What Is the Ketogenic Diet?

The keto diet is a high-fat, low-carb eating plan. Your diet mostly consists of unsaturated fats from nuts, seeds, and avocado or saturated fats such as coconut oil and butter. About 30% of the diet is protein, which can be fatty like bacon or lean like chicken breast.

You are supposed to eat a limited amount of carbs, even those considered healthy such as whole grains, beans, milk, and a wide range of vegetables and fruits. When you are on a keto diet, you should eat less than 50 grams of carbohydrates daily.

So how does a keto diet help you lose weight? Usually, your body gets its fuel from glucose or sugar, which it gets from carbohydrates. Once you are on the keto diet, your body will run out of the glucose stored in the carbs. It starts burning fat for energy instead. This process is called nutritional ketosis. Ketosis is where the fatty acid substance, also referred to as the body, utilizes ketones for energy.

Does The Keto Diet Work For People With Diabetes?

Studies have shown that patients with type 2 diabetes can lose weight and lower their blood sugar levels with a ketogenic diet. One study showed people with diabetes losing weight and needing less medication once they followed the keto diet for a year.

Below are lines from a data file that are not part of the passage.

Design AuctionSearch, start of the top module:
module AuctionSearch(
  input         clock,
  input         reset,
  output        io_rewardIn_0_ready,
  input         io_rewardIn_0_valid,
  input  [7:0]  io_rewardIn_0_reward,
  input  [10:0] io_rewardIn_0_idx,
  input         io_rewardIn_0_last,
  output [10:0] io_agentIdx_0,
  input  [7:0]  io_price_0,
  output        io_rewardIn_1_ready,
  input         io_rewardIn_1_valid,
  input  [7:0]  io_rewardIn_1_reward,
  input  [10:0] io_rewardIn_1_idx,
  output [10:0] io_agentIdx_1,
  input  [7:0]  io_price_1,
  output        io_rewardIn_2_ready,
  input         io_rewardIn_2_valid,
  input  [7:0]  io_rewardIn_2_reward,
  input  [10:0] io_rewardIn_2_idx,
  output [10:0] io_agentIdx_2,
  input  [7:0]  io_price_2,
  output        io_rewardIn_3_ready,
  input         io_rewardIn_3_valid,
  input  [7:0]  io_rewardIn_3_reward,
  input  [10:0] io_rewardIn_3_idx,
  output [10:0] io_agentIdx_3,
  input  [7:0]  io_price_3,
  output        io_rewardIn_4_ready,
  input         io_rewardIn_4_valid,
  input  [7:0]  io_rewardIn_4_reward,
  input  [10:0] io_rewardIn_4_idx,
  output [10:0] io_agentIdx_4,
  input  [7:0]  io_price_4,
  output        io_rewardIn_5_ready,
  input         io_rewardIn_5_valid,
  input  [7:0]  io_rewardIn_5_reward,
  input  [10:0] io_rewardIn_5_idx,
  output [10:0] io_agentIdx_5,
  input  [7:0]  io_price_5,
  output        io_rewardIn_6_ready,
  input         io_rewardIn_6_valid,
  input  [7:0]  io_rewardIn_6_reward,
  input  [10:0] io_rewardIn_6_idx,
  output [10:0] io_agentIdx_6,
  input  [7:0]  io_price_6,
  output        io_rewardIn_7_ready,
  input         io_rewardIn_7_valid,
  input  [7:0]  io_rewardIn_7_reward,
  input  [10:0] io_rewardIn_7_idx,
  output [10:0] io_agentIdx_7,
  input  [7:0]  io_price_7,
  input         io_resultOut_ready,
  output        io_resultOut_valid,
  output [10:0] io_resultOut_winner,
  output [7:0]  io_resultOut_bid
);
  wire        pe0_valid;
  wire [7:0]  pe0_benefit;
  wire [7:0]  pe0_oldPrice;
  wire [10:0] pe0_id;
  wire        pe0_last;
  wire        pe0_ready;
  wire        pe1_valid;
  wire [7:0]  pe1_benefit;
  wire [7:0]  pe1_oldPrice;
  wire [10:0] pe1_id;
  wire        pe1_last;
  wire        pe1_ready;
  wire        pe2_valid;
  wire [7:0]  pe2_benefit;
  wire [7:0]  pe2_oldPrice;
  wire [10:0] pe2_id;
  wire        pe2_last;
  wire        pe2_ready;
  wire        pe3_valid;
  ...
export LEC_CHECK = 0
export ABC_AREA = 1
export CAP_MARGIN = 20
export CELL_PAD_IN_SITES_DETAIL_PLACEMENT = 1
export CELL_PAD_IN_SITES_GLOBAL_PLACEMENT = 1
export CORE_MARGIN = 6
export CORE_UTILIZATION = 33
export CTS_CLUSTER_SIZE = 55
export GPL_ROUTABILITY_DRIVEN = 0
export GPL_TIMING_DRIVEN = 0
export MIN_ROUTING_LAYER = met2
export PLACE_DENSITY = 0.39
export SETUP_SLACK_MARGIN = 0.68
export SLEW_MARGIN = 20
export TNS_END_PERCENT = 45
create_clock -name core_clock -period 6.78 [get_ports {clock}]
run.sh (not shown) runs the stock make flow with config.mk's settings and CLKGATE_MAP_FILE=.
Next try:
ABC_AREA = default   (was 1)
CELL_PAD_IN_SITES_DETAIL_PLACEMENT = default   (was 1)
CELL_PAD_IN_SITES_GLOBAL_PLACEMENT = default   (was 1)
CORE_MARGIN = 2   (was 6)
CORE_UTILIZATION = 40   (was 33)
CTS_CLUSTER_SIZE = default   (was 55)
GPL_ROUTABILITY_DRIVEN = default   (was 0)
GPL_TIMING_DRIVEN = default   (was 0)
MIN_ROUTING_LAYER = default   (was met2)
PLACE_DENSITY = 0.6   (was 0.39)
SETUP_SLACK_MARGIN = default   (was 0.68)
TNS_END_PERCENT = default   (was 45)
clock period = 3.67 ns   (was 6.78 ns; I/O delays follow)
The changed run went through all stages and came out clean.
Combinational power decreases by a few percent.
Utilization went up by 7.9 points.
Wire length shrinks by well over a third.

If you have insulin-resistant diabetes, you have high blood sugar levels because your body is not responding as it should to insulin. You could benefit from nutritional ketosis because your body will need less insulin.

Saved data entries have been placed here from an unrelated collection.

==> 04-28 <==
Design apb_uart, start of the top module:
module apb_uart #(
    parameter SYSTEM_FREQUENCY = 50_000_000,
    parameter SAMPLING_RATE = 16
)(
    input pclk,  
    input preset_n,  
    input psel,
    input penable,
    input pwrite,
    input[11:0] paddr,
    input[3:0] pstrb,
    input[31:0] pwdata,
    output pready,
    output pslverr,
    output[31:0] prdata,
    output irq,
    output logic baud_o,
    output logic tick_rx, 
    input cts_n,
    input rx,
    output tx,
    output rts_n
);
clock: 3.37 ns
lec_check: 0
cap_margin: 20
core_aspect_ratio: 1.81
core_margin: 2
core_utilization: 72
cts_cluster_diameter: 354
place_density_lb_addon: 0.01
setup_slack_margin: 0.98
slew_margin: 20
run.sh (not shown) runs the stock make flow with config.mk's settings and CLKGATE_MAP_FILE=.
==> 08-10 (differences from 04-28) <==
==> flow/config.mk (replaced) <==
export PLATFORM = sky130hd
export DESIGN_NAME = apb_uart
export DESIGN_NICKNAME = apb_uart
export VERILOG_FILES = /design/flow/design.v
export SDC_FILE = /design/flow/constraint.sdc
export NUM_CORES = 4
export LEC_CHECK = 0
export CAP_MARGIN = 20
export CORE_MARGIN = 2
export CORE_UTILIZATION = 33
export SLEW_MARGIN = 20
==> flow/constraint.sdc (replaced) <==
create_clock -name core_clock -period 27.7 [get_ports {pclk}]
set_input_delay 5.5400 -clock core_clock [delete_from_list [all_inputs] [get_ports {pclk}]]
set_output_delay 5.5400 -clock core_clock [all_outputs]
set_load 0.01 [all_outputs]
==> Table 3: Implementation characteristics <==
Characteristics after synthesis and place and route

Parameter                              Value

Status
  Run status .................. complete, no violations

Global route
  GRT Overall Usage .................. 37.1%

Layout
  Non-clock buffer total of the final layout .................. 208
  Clock network area share .................. 6.08%

Pwr
  Combinational group power .................. 0.513 mW
-- figures above: 04-28

==> Table 3: Implementation characteristics <==
Characteristics after synthesis and place and route

Parameter                              Value

Layout
  Non-clock buffer total of the final layout .................. 120
  Clock network area share .................. 7.17%

Status
  Run status .................. complete, no violations

Global route
  GRT Overall Usage .................. 16.2%
-- figures above: 08-10


---

==> trial 3: inputs <==
apb_uart again, from the RTL that the note above started with.
Design apb_uart, start of the top module:
module apb_uart #(
    parameter SYSTEM_FREQUENCY = 50_000_000,
    parameter SAMPLING_RATE = 16
)(
    input pclk,  
    input preset_n,  
    input psel,
    input penable,
    input pwrite,
    input[11:0] paddr,
    input[3:0] pstrb,
    input[31:0] pwdata,
    output pready,
    output pslverr,
    output[31:0] prdata,
    output irq,
    output logic baud_o,
    output logic tick_rx, 
    input cts_n,
    input rx,
    output tx,
    output rts_n
);
export LEC_CHECK = 0
export ABC_AREA = 1
export CAP_MARGIN = 20
export CORE_ASPECT_RATIO = 0.7
export CORE_MARGIN = 2
export CORE_UTILIZATION = 72
export CTS_CLUSTER_DIAMETER = 373
export CTS_CLUSTER_SIZE = 10
export HOLD_SLACK_MARGIN = 0.3
export PLACE_DENSITY_LB_ADDON = 0.12
export SETUP_SLACK_MARGIN = 0.99
export SLEW_MARGIN = 20
create_clock -name core_clock -period 3.37 [get_ports {pclk}]
==> inputs of build 12, as changes to trial 3 <==
- ABC_AREA: 1 -> unset
- CORE_ASPECT_RATIO: 0.7 -> unset
- CTS_CLUSTER_DIAMETER: 373 -> unset
- CTS_CLUSTER_SIZE: 10 -> 62
- HOLD_SLACK_MARGIN: 0.3 -> 0.13
- PLACE_DENSITY_LB_ADDON: 0.12 -> 0.01
- SETUP_SLACK_MARGIN: 0.99 -> 0.98
==> inputs of trial 39, as changes to trial 3 <==
- ABC_AREA: 1 -> unset
- CORE_ASPECT_RATIO: 0.7 -> 0.72
- CTS_CLUSTER_DIAMETER: 373 -> 28
- CTS_CLUSTER_SIZE: 10 -> 62
- PLACE_DENSITY_LB_ADDON: 0.12 -> 0.01
- SETUP_SLACK_MARGIN: 0.99 -> 0.96
==> inputs of build 67, as changes to trial 3 <==
- CTS_CLUSTER_DIAMETER: 373 -> 372
- HOLD_SLACK_MARGIN: 0.3 -> 0.18
- PLACE_DENSITY: unset -> 0.36
- PLACE_DENSITY_LB_ADDON: 0.12 -> unset
==> comparison table <==
| quantity | build 67 | trial 3 | build 12 | trial 39 |
|---|---|---|---|---|
| Resize count post-CTS | 28 | 39 | 144 | 123 |
| Outcome | complete, no violations | complete, no violations | complete, no violations | complete, no violations |
| Warning total across the stage logs | 47 | 48 | 48 | 47 |
| Clk ins delay skew pair | 650 ps | 640 ps | 640 ps | 700 ps |
| Worst setup startpoint | uart_tx_top_inst.fifo_tx_inst.count[3] | apb_slave_inst.register_file_inst.fcr_o[0] | uart_rx_top_inst.fifo_rx_inst.count[0] | uart_tx_top_inst.fifo_tx_inst.count[1] |
| Flop2flop setup slack | 970 ps | 930 ps | 740 ps | 740 ps |
| Mapped cell area | 34000 sq um | 34000 sq um | 33300 sq um | 33300 sq um |
| Antenna cell count | 0 | 0 | 1 | 0 |
| And-or/or-and share of the synthesized area | 0.147 | 0.147 | 0.0981 | 0.0981 |
| Sequential share of cell area | 0.498 | 0.498 | 0.495 | 0.476 |
| Total setup buffers inserted after CTS | 6 | 6 | 31 | 28 |
| Cell at the slowest stage of the critical path | dfxtp_1 | dfxtp_1 | dfxtp_1 | or4_4 |
| Die X-Extent | 264 um | 264 um | 219 um | 257 um |
| Tightest hold margin | 340 ps | 344 ps | 203 ps | 398 ps |
| Yosys stat cell total | 3835 | 3835 | 3020 | 3020 |
| XOR Share, Synth | 0.0299 | 0.0299 | 0.0415 | 0.0415 |
| Switch share | 0.211 | 0.211 | 0.213 | 0.230 |

---

==> job 5851: inputs <==
Starting RTL as in the previous note.
==> flow/design.v (excerpt) <==
module apb_uart #(
    parameter SYSTEM_FREQUENCY = 50_000_000,
    parameter SAMPLING_RATE = 16
)(
    input pclk,  
    input preset_n,  
    input psel,
    input penable,
    input pwrite,
    input[11:0] paddr,
    input[3:0] pstrb,
    input[31:0] pwdata,
    output pready,
    output pslverr,
    output[31:0] prdata,
    output irq,
    output logic baud_o,
    output logic tick_rx, 
    input cts_n,
    input rx,
    output tx,
    output rts_n
);
make LEC_CHECK=0 CAP_MARGIN=20 CORE_MARGIN=2 CORE_UTILIZATION=20 CTS_CLUSTER_SIZE=44 GPL_ROUTABILITY_DRIVEN=0 MAX_ROUTING_LAYER=met5 PLACE_DENSITY_LB_ADDON=0.15 SLEW_MARGIN=20 TNS_END_PERCENT=45 finish   # period 10.6 ns
==> inputs of job 3710, as changes to job 5851 <==
==> flow/config.mk (replaced) <==
export PLATFORM = sky130hd
export DESIGN_NAME = apb_uart
export DESIGN_NICKNAME = apb_uart
export VERILOG_FILES = /design/flow/design.v
export SDC_FILE = /design/flow/constraint.sdc
export NUM_CORES = 4
export LEC_CHECK = 0
export CAP_MARGIN = 20
export CORE_MARGIN = 2
export CORE_UTILIZATION = 40
export SETUP_SLACK_MARGIN = 0.77
export SLEW_MARGIN = 20
==> flow/constraint.sdc (replaced) <==
create_clock -name core_clock -period 6.06 [get_ports {pclk}]
set_input_delay 1.2120 -clock core_clock [delete_from_list [all_inputs] [get_ports {pclk}]]
set_output_delay 1.2120 -clock core_clock [all_outputs]
set_load 0.01 [all_outputs]
==> inputs of job 5517, as changes to job 5851 <==
==> flow/config.mk (replaced) <==
export PLATFORM = sky130hd
export DESIGN_NAME = apb_uart
export DESIGN_NICKNAME = apb_uart
export VERILOG_FILES = /design/flow/design.v
export SDC_FILE = /design/flow/constraint.sdc
export NUM_CORES = 4
export LEC_CHECK = 0
export CAP_MARGIN = 20
export CORE_MARGIN = 2
export CORE_UTILIZATION = 40
export SLEW_MARGIN = 20
==> flow/constraint.sdc (replaced) <==
create_clock -name core_clock -period 20.0 [get_ports {pclk}]
set_input_delay 4.0000 -clock core_clock [delete_from_list [all_inputs] [get_ports {pclk}]]
set_output_delay 4.0000 -clock core_clock [all_outputs]
set_load 0.01 [all_outputs]
==> results <==
metric	job 3710	job 5851	job 5517
Result of the run	complete, no violations	complete, no violations	complete, no violations
Total wire length	83.33 mm	101.9 mm	82.59 mm
Lkg Pwr	13.06 nW	13.15 nW	12.97 nW
Number of buffers created by CTS	85	93	85
Biggest fanout along the worst timing path	26	152	8
Post-layout instance area	38110 sq um	39740 sq um	37920 sq um
First-pass detailed-route iteration total	8	5	6
Clock buffer count in the final layout	128	132	132
Switching power	2.445 mW	1.481 mW	0.7186 mW
Reported sequential group power	5.68 mW	3.25 mW	1.72 mW
Worst slack at placement	2505 ps	5441 ps	13410 ps
Footprint of the flip-flops and latches	19180 sq um	19180 sq um	19180 sq um
Nature of the critical path startpoint	register	input pin	register
Gr usage total	0.1932	0.1192	0.1906
DP HPWL	54.94 mm	67.68 mm	53.85 mm
Final worst path period share	0.5819	0.4214	0.3038
Part of the total power dissipated in sequential elements	0.499	0.485	0.514
Final core area utilization	0.4634	0.2406	0.4611
Number of well taps	1070	2189	1070
Amount of wire on met2 after detailed routing	36.73 mm	45.55 mm	35.79 mm
Clk ins delay skew pair	650 ps	690 ps	650 ps
Pwr Total	11.38 mW	6.703 mW	3.346 mW
Core region area	82240 sq um	165200 sq um	82240 sq um
Share of total power in combinational logic	0.021	0.022	0.022
Largest net degree at the start of global routing	97	153	87

---

==> run C <==
Starting RTL as in the previous note.
clock: 4.05 ns
lec_check: 0
cap_margin: 20
cell_pad_in_sites_detail_placement: 1
core_margin: 2
core_utilization: 28
gpl_routability_driven: 0
min_routing_layer: met2
place_density_lb_addon: 0.2
setup_slack_margin: 0.01
slew_margin: 20
tns_end_percent: 35
==> run M (differences from run C) <==
==> flow/config.mk (replaced) <==
export PLATFORM = sky130hd
export DESIGN_NAME = apb_uart
export DESIGN_NICKNAME = apb_uart
export VERILOG_FILES = /design/flow/design.v
export SDC_FILE = /design/flow/constraint.sdc
export NUM_CORES = 4
export LEC_CHECK = 0
export CAP_MARGIN = 20
export CORE_MARGIN = 2
export CORE_UTILIZATION = 70
export SETUP_SLACK_MARGIN = 0.66
export SLEW_MARGIN = 20
==> flow/constraint.sdc (replaced) <==
create_clock -name core_clock -period 4.41 [get_ports {pclk}]
set_input_delay 0.8820 -clock core_clock [delete_from_list [all_inputs] [get_ports {pclk}]]
set_output_delay 0.8820 -clock core_clock [all_outputs]
set_load 0.01 [all_outputs]
==> comparison table <==
metric                                                                             run M                    run C
Share of cell area taken by flip-flops and latches                                0.5142                   0.4902
Area enclosed by the die boundary                                              49290 um2               121600 um2
Via density per instance                                                           6.425                    6.688
P_comb                                                                        0.000334 W               0.000390 W
Number of cell instances on the worst register-to-register path                       12                       10
Worst R2R Setup Slack                                                            1.12 ns                  0.82 ns
Relative contribution of sequential cells to total power                           0.521                    0.478
Number of placement rows                                                              79                      126
Post-route standard cell area excluding fillers                                37290 um2                39120 um2
Clock group share of total power                                                   0.457                    0.500
Status                                                           complete, no violations  complete, no violations
Vias in the first global route                                                     23670                    36710
Maximum VDD drop                                                                341.6 uV                 314.8 uV
Highest Signal Layer                                                                met4                     met5
Half-perimeter wire length after placement                                      54290 um                 64340 um
Total clock network power                                                      0.00685 W                0.00889 W
Power Internal                                                                 0.01186 W                0.01382 W
Overall die width                                                               222.0 um                 348.7 um
Detailed router's first-iteration violation count                                   2693                     3658
Insertion delay to the later sink of the worst-skew pair                         0.63 ns                  0.69 ns
Number of cells on the critical path                                                  12                       10
Max-Slew Margin vs Limit                                                          0.3613                   0.2398
Power is estimated from default activity; no workload was simulated.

There have been few studies on how a keto diet affects patients with type 1 diabetes. One study, however, showed that it helped patients lower their A1c levels, but there is a need for more research in this area to have a full view of how the diet affects patients with diabetes.

It is important to remember that most of these studies focus on the short-term effects of a keto diet, and its long-term effects are unclear when managing diabetes. If you try the diet, remember that it might be hard to keep. Consuming low amounts of carbs can cause significant changes in many people.

Some people feel very weak before their bodies adapt. If you want to follow one religiously, devise a meal plan and include keto-friendly snacks when you feel hungry.

Is The Ketogenic Diet Safe For People With Type 2 Diabetes?

Patients who are overweight seem to have great results with the keto diet. Working closely with a doctor when you start a keto diet is essential since you might need to change your medications.

A ketogenic diet is associated with some side effects worth knowing about. These side effects may include:

  • Hypoglycemia: The keto diet can lower the A1c levels but puts you at a high risk of low blood sugar levels, especially if you are on any diabetes medication. Let your diabetes educator or doctor know once you start your keto diet. They will advise you on how often you should check your blood sugar levels and the type of medicines you should take.
  • Risk of heart disease: The keto diet involves eating a lot of fat. When you overeat saturated fats, your cholesterol levels are likely to rise, especially the LDL linked to heart disease. Ensure you opt for healthier fats such as nuts, avocadoes, and canola oils to reduce the risk of heart disease.
  • Lack of nutrients: The diets are significantly limiting, where some vegetables, fruits, and dairy products are off-limits. This means you might be missing out on essential nutrients.

If you have been diagnosed with diabetes, talk to your healthcare provider before trying any diet. They will give you the go-ahead on whether the diet suits you and advise if you need to change your medication.